### Stored items
◆ ◆ ◆ ◆ ◆ ◆ ◆
<file path="src/design/cfg_irq_pkg.sv">
// constants for the configuration and interrupt-mask block
package cfg_irq_pkg;
    localparam logic [7:0] ADDR_DEVICE_CONFIGURATION    = 8'h06;
    localparam logic [7:0] ADDR_INTERRUPT_EVENT_ENABLE  = 8'h07;
    localparam logic [7:0] RST_DEVICE_CONFIGURATION     = 8'h00;
    localparam logic [7:0] RST_INTERRUPT_EVENT_ENABLE   = 8'h20;
    // configuration fields
    localparam int CFG_SUPPLY_AUTOCLEAR = 7;
    localparam int CFG_SUPPLY_ROUTE     = 6;
    localparam int CFG_OPEN_DISABLE     = 5;
    localparam int CFG_DOT_CORR         = 4;
    localparam int CFG_SHARED_ADDR      = 3;
    localparam int CFG_LAYOUT_HI        = 2;
    localparam int CFG_LAYOUT_LO        = 0;
    localparam logic [2:0] LAYOUT_INVALID = 3'h0;
    localparam logic [2:0] LAYOUT_MAX     = 3'h6;
    localparam logic [6:0] SHARED_I2C_ADDR = 7'h3f;
    // event / mask bit positions
    localparam int EV_FRAME     = 7;
    localparam int EV_WATCHDOG  = 6;
    localparam int EV_POR       = 5;
    localparam int EV_OVERTEMP  = 4;
    localparam int EV_SUPPLY    = 3;
    localparam int EV_OPEN      = 2;
    localparam int EV_SHORT     = 1;
    localparam int EV_MOVIE_FIN = 0;
    localparam int NUM_EVENTS   = 8;
endpackage

</file>
<file path="src/design/led_driver_config_irq_mask.sv">
// configuration register and interrupt event mask of the led matrix driver
module led_driver_config_irq_mask
(
    input  wire logic       clock,
    input  wire logic       reset_n,
    input  wire logic       reg_wr,
    input  wire logic [7:0] reg_addr,
    input  wire logic [7:0] reg_wdata,
    output logic      [7:0] reg_rdata,
    input  wire logic       led_data_wr,
    input  wire logic       supply_low_det,
    input  wire logic       display_end,
    input  wire logic       frame_hit,
    input  wire logic       watchdog_fire,
    input  wire logic       por_active,
    input  wire logic       overtemp,
    input  wire logic       open_err,
    input  wire logic       short_err,
    input  wire logic       movie_fin,
    input  wire logic [6:0] i2c_match_addr,
    output logic            shared_addr_hit,
    output logic            open_led_disable,
    output logic            dot_corr_en,
    output logic      [2:0] ram_layout,
    output logic            layout_valid,
    output logic            locked,
    output logic            supply_low_flag,
    output logic      [7:0] event_status,
    output logic            irq
);
    import cfg_irq_pkg::*;

    logic [7:0] cfg_ff;
    logic [7:0] nxt_cfg;
    logic [7:0] mask_ff;
    logic       lock_ff;
    logic       nxt_lock;
    logic       supply_ff;
    logic       nxt_supply;
    logic [7:0] status_ff;
    logic       irq_ff;
    logic       nxt_irq;
    logic       hit_ff;
    logic       nxt_hit;
    logic       valid_ff;
    logic       nxt_valid;
    logic [7:0] rdata_ff;
    logic [7:0] nxt_rdata;
    logic       cfg_wr;
    logic       mask_wr;
    logic [7:0] ev;
    logic [7:0] ev_masked;

    // ==========================================================
    // register write decode
    always_comb
    begin
        cfg_wr  = reg_wr && (reg_addr == ADDR_DEVICE_CONFIGURATION);
        mask_wr = reg_wr && (reg_addr == ADDR_INTERRUPT_EVENT_ENABLE);
    end

    // ==========================================================
    // configuration register
    always_comb
    begin
        nxt_cfg = cfg_ff;
        if (cfg_wr)
        begin
            nxt_cfg[CFG_SUPPLY_AUTOCLEAR] = reg_wdata[CFG_SUPPLY_AUTOCLEAR];
            nxt_cfg[CFG_SUPPLY_ROUTE]     = reg_wdata[CFG_SUPPLY_ROUTE];
            nxt_cfg[CFG_OPEN_DISABLE]     = reg_wdata[CFG_OPEN_DISABLE];
            nxt_cfg[CFG_SHARED_ADDR]      = reg_wdata[CFG_SHARED_ADDR];
            if (!lock_ff)
            begin
                nxt_cfg[CFG_DOT_CORR]                = reg_wdata[CFG_DOT_CORR];
                nxt_cfg[CFG_LAYOUT_HI:CFG_LAYOUT_LO] = reg_wdata[CFG_LAYOUT_HI:CFG_LAYOUT_LO];
            end
        end
    end

    always_ff @(posedge clock)
    begin
        if (!reset_n)
        begin
            cfg_ff <= RST_DEVICE_CONFIGURATION;
        end
        else
        begin
            cfg_ff <= nxt_cfg;
        end
    end

    // layout decode registered so the valid pin comes from a flop
    always_comb
    begin
        nxt_valid = (nxt_cfg[CFG_LAYOUT_HI:CFG_LAYOUT_LO] != LAYOUT_INVALID) &&
                    (nxt_cfg[CFG_LAYOUT_HI:CFG_LAYOUT_LO] <= LAYOUT_MAX);
    end

    always_ff @(posedge clock)
    begin
        if (!reset_n)
        begin
            valid_ff <= 1'b0;
        end
        else
        begin
            valid_ff <= nxt_valid;
        end
    end

    // ==========================================================
    // write lock, released only by reset
    always_comb
    begin
        nxt_lock = lock_ff;
        if (led_data_wr)
        begin
            nxt_lock = 1'b1;
        end
    end

    always_ff @(posedge clock)
    begin
        if (!reset_n)
        begin
            lock_ff <= 1'b0;
        end
        else
        begin
            lock_ff <= nxt_lock;
        end
    end

    // ==========================================================
    // interrupt mask register
    always_ff @(posedge clock)
    begin
        if (!reset_n)
        begin
            mask_ff <= RST_INTERRUPT_EVENT_ENABLE;
        end
        else if (mask_wr)
        begin
            mask_ff <= reg_wdata;
        end
    end

    // ==========================================================
    // supply-low flag: detection wins over autoclear
    always_comb
    begin
        nxt_supply = supply_ff;
        if (display_end && cfg_ff[CFG_SUPPLY_AUTOCLEAR])
        begin
            nxt_supply = 1'b0;
        end
        if (supply_low_det)
        begin
            nxt_supply = 1'b1;
        end
    end

    always_ff @(posedge clock)
    begin
        if (!reset_n)
        begin
            supply_ff <= 1'b0;
        end
        else
        begin
            supply_ff <= nxt_supply;
        end
    end

    // ==========================================================
    // event vector, status and irq pin
    always_comb
    begin
        ev               = '0;
        ev[EV_FRAME]     = frame_hit;
        ev[EV_WATCHDOG]  = watchdog_fire;
        ev[EV_POR]       = por_active;
        ev[EV_OVERTEMP]  = overtemp;
        ev[EV_SUPPLY]    = supply_ff;
        ev[EV_OPEN]      = open_err;
        ev[EV_SHORT]     = short_err;
        ev[EV_MOVIE_FIN] = movie_fin;
    end

    always_ff @(posedge clock)
    begin
        if (!reset_n)
        begin
            status_ff <= '0;
        end
        else
        begin
            status_ff <= ev;
        end
    end

    for (genvar idx = 0; idx < NUM_EVENTS; idx++)
    begin : g_event_gate
        assign ev_masked[idx] = ev[idx] & mask_ff[idx];
    end

    always_comb
    begin
        if (cfg_ff[CFG_SUPPLY_ROUTE])
        begin
            nxt_irq = supply_ff;
        end
        else
        begin
            nxt_irq = |ev_masked;
        end
    end

    always_ff @(posedge clock)
    begin
        if (!reset_n)
        begin
            irq_ff <= 1'b0;
        end
        else
        begin
            irq_ff <= nxt_irq;
        end
    end

    // ==========================================================
    // shared i2c address match
    always_comb
    begin
        nxt_hit = cfg_ff[CFG_SHARED_ADDR] && (i2c_match_addr == SHARED_I2C_ADDR);
    end

    always_ff @(posedge clock)
    begin
        if (!reset_n)
        begin
            hit_ff <= 1'b0;
        end
        else
        begin
            hit_ff <= nxt_hit;
        end
    end

    // ==========================================================
    // register read port
    always_comb
    begin
        nxt_rdata = '0;
        if (reg_addr == ADDR_DEVICE_CONFIGURATION)
        begin
            nxt_rdata = cfg_ff;
        end
        else if (reg_addr == ADDR_INTERRUPT_EVENT_ENABLE)
        begin
            nxt_rdata = mask_ff;
        end
    end

    always_ff @(posedge clock)
    begin
        if (!reset_n)
        begin
            rdata_ff <= '0;
        end
        else
        begin
            rdata_ff <= nxt_rdata;
        end
    end

    // ==========================================================
    // output pins
    assign reg_rdata        = rdata_ff;
    assign shared_addr_hit  = hit_ff;
    assign open_led_disable = cfg_ff[CFG_OPEN_DISABLE];
    assign dot_corr_en      = cfg_ff[CFG_DOT_CORR];
    assign ram_layout       = cfg_ff[CFG_LAYOUT_HI:CFG_LAYOUT_LO];
    assign layout_valid     = valid_ff;
    assign locked           = lock_ff;
    assign supply_low_flag  = supply_ff;
    assign event_status     = status_ff;
    assign irq              = irq_ff;
endmodule

</file>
◆ ◆ ◆ ◆ ◆ ◆ ◆
### Instructions for the task
Copy out the line holding "i2c address match" along with all lines after it through the end of the entries, exactly and only these.

### Answer for this exercise
    // shared i2c address match
    always_comb
    begin
        nxt_hit = cfg_ff[CFG_SHARED_ADDR] && (i2c_match_addr == SHARED_I2C_ADDR);
    end

    always_ff @(posedge clock)
    begin
        if (!reset_n)
        begin
            hit_ff <= 1'b0;
        end
        else
        begin
            hit_ff <= nxt_hit;
        end
    end

    // ==========================================================
    // register read port
    always_comb
    begin
        nxt_rdata = '0;
        if (reg_addr == ADDR_DEVICE_CONFIGURATION)
        begin
            nxt_rdata = cfg_ff;
        end
        else if (reg_addr == ADDR_INTERRUPT_EVENT_ENABLE)
        begin
            nxt_rdata = mask_ff;
        end
    end

    always_ff @(posedge clock)
    begin
        if (!reset_n)
        begin
            rdata_ff <= '0;
        end
        else
        begin
            rdata_ff <= nxt_rdata;
        end
    end

    // ==========================================================
    // output pins
    assign reg_rdata        = rdata_ff;
    assign shared_addr_hit  = hit_ff;
    assign open_led_disable = cfg_ff[CFG_OPEN_DISABLE];
    assign dot_corr_en      = cfg_ff[CFG_DOT_CORR];
    assign ram_layout       = cfg_ff[CFG_LAYOUT_HI:CFG_LAYOUT_LO];
    assign layout_valid     = valid_ff;
    assign locked           = lock_ff;
    assign supply_low_flag  = supply_ff;
    assign event_status     = status_ff;
    assign irq              = irq_ff;
endmodule

</file>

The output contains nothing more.